Molecular Modeling and Simulations of the Transmembrane Domain of Human Growth Hormone Receptor

Abstract

How transmembrane (TM) domains of membrane proteins transmit the signal across the cell membrane has long been a subject of keen interest in biology. There is a recent paradigm shift in the mechanism of activation for the cytokine receptor superfamily. The role of cytokine hormone binding to the extracellular domain is now recognized as an “inducer” of the conformational change of pre-dimerized TM domains that triggers subsequent intracellular responses. This is drastically different from its traditional role as an “organizer” whose sole function was to initiate the receptor TM dimer formation.

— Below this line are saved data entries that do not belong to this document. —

### src/hw/rtl/sprite_keyframe_sequencer_unit_assert.svh
// Assertion macros for the sprite keyframe sequencer unit
`ifndef SPRITE_KEYFRAME_SEQUENCER_UNIT_ASSERT_SVH
`define SPRITE_KEYFRAME_SEQUENCER_UNIT_ASSERT_SVH
`ifndef ASSERT_OFF
`define SKS_ASSERT_IMPL(label, clk, rst, prop) \
   label: assert property (@(posedge clk) disable iff (rst) prop) else $error("%m failed");
`define SKS_ASSERT_NEVER(label, clk, rst, expr) \
   label: assert property (@(posedge clk) disable iff (rst) !(expr)) else $error("%m failed");
`else
`define SKS_ASSERT_IMPL(label, clk, rst, prop)
`define SKS_ASSERT_NEVER(label, clk, rst, expr)
`endif
`endif

### src/hw/rtl/sks_pkg.sv
// ----------------------------------------------------------------------------
// sks_pkg
// Shared types and constants of the sprite keyframe sequencer.
// ----------------------------------------------------------------------------
package sks_pkg;
   localparam int MaxAnims  = 16;
   localparam int MaxFrames = 64;
   localparam int TimeBits  = 32;

   typedef enum logic [2:0] {
      CMD_TICK  = 3'd0,
      CMD_KEY   = 3'd1,
      CMD_HDR   = 3'd2,
      CMD_START = 3'd3,
      CMD_REP   = 3'd4,
      CMD_NOP5  = 3'd5,
      CMD_NOP6  = 3'd6,
      CMD_NOP7  = 3'd7
   } cmd_type;

   typedef enum logic [1:0] {
      FAULT_NONE  = 2'd0,
      FAULT_ZERO  = 2'd1,
      FAULT_RANGE = 2'd2,
      FAULT_RSVD  = 2'd3
   } fault_type;

   typedef struct packed {
      logic [2:0]  cmd;
      logic [31:0] now_ms;
      logic [3:0]  anim_sel;
      logic [5:0]  frame_sel;
      logic [31:0] key_time;
      logic [6:0]  frame_count;
      logic [3:0]  next_anim;
      logic        has_next;
      logic [15:0] repeat_value;
      logic        repeat_forever;
   } item_type;

   typedef struct packed {
      logic [3:0]  active_anim;
      logic [5:0]  frame_index;
      logic        frame_valid;
      logic [15:0] repeats_left;
      logic        repeats_unlimited;
      logic [1:0]  fault;
   } result_type;

   typedef enum logic [3:0] {
      ST_IDLE, ST_LEN, ST_LAST, ST_LASTW, ST_CHAIN, ST_CHK,
      ST_DIV, ST_REP, ST_SRCH, ST_SRCHW, ST_DONE
   } state_type;
endpackage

Toward quantitative understanding of the mechanisms and accompanying energetics of TM-induced signaling of various single-pass TM receptors, we have generated TM homodimer models of human growth hormone receptor (hGHR) from primary sequence information using the GBSW implicit membrane model and replica-exchange molecular dynamics (REX-MD) simulations. The conformational clustering shows that hGHR forms right-handed TM dimers with two different interfacial motifs, i.e., LFFQ and GxxG. To test such prediction, we first carried out TOXCAT experiments of two hGHR TM mutants: Gly256Ile and Gly259Ile. Mutation of either position to isoleucine disrupts dimer formation. These results suggest the involvement of the glycine residues in the TM helix interaction through the GxxG motif, although we need more extensive experiments to examine the involvement of other residues in the TM dimer interface, or the existence of an alternate dimerization point. In addition, we have performed MD simulations of various hGHR dimer models extracted from GBSW REX-MD in explicit POPC membranes. The stability and orientational changes of hGHR TM dimers as well as various helix-lipid interactions will be also presented and discussed.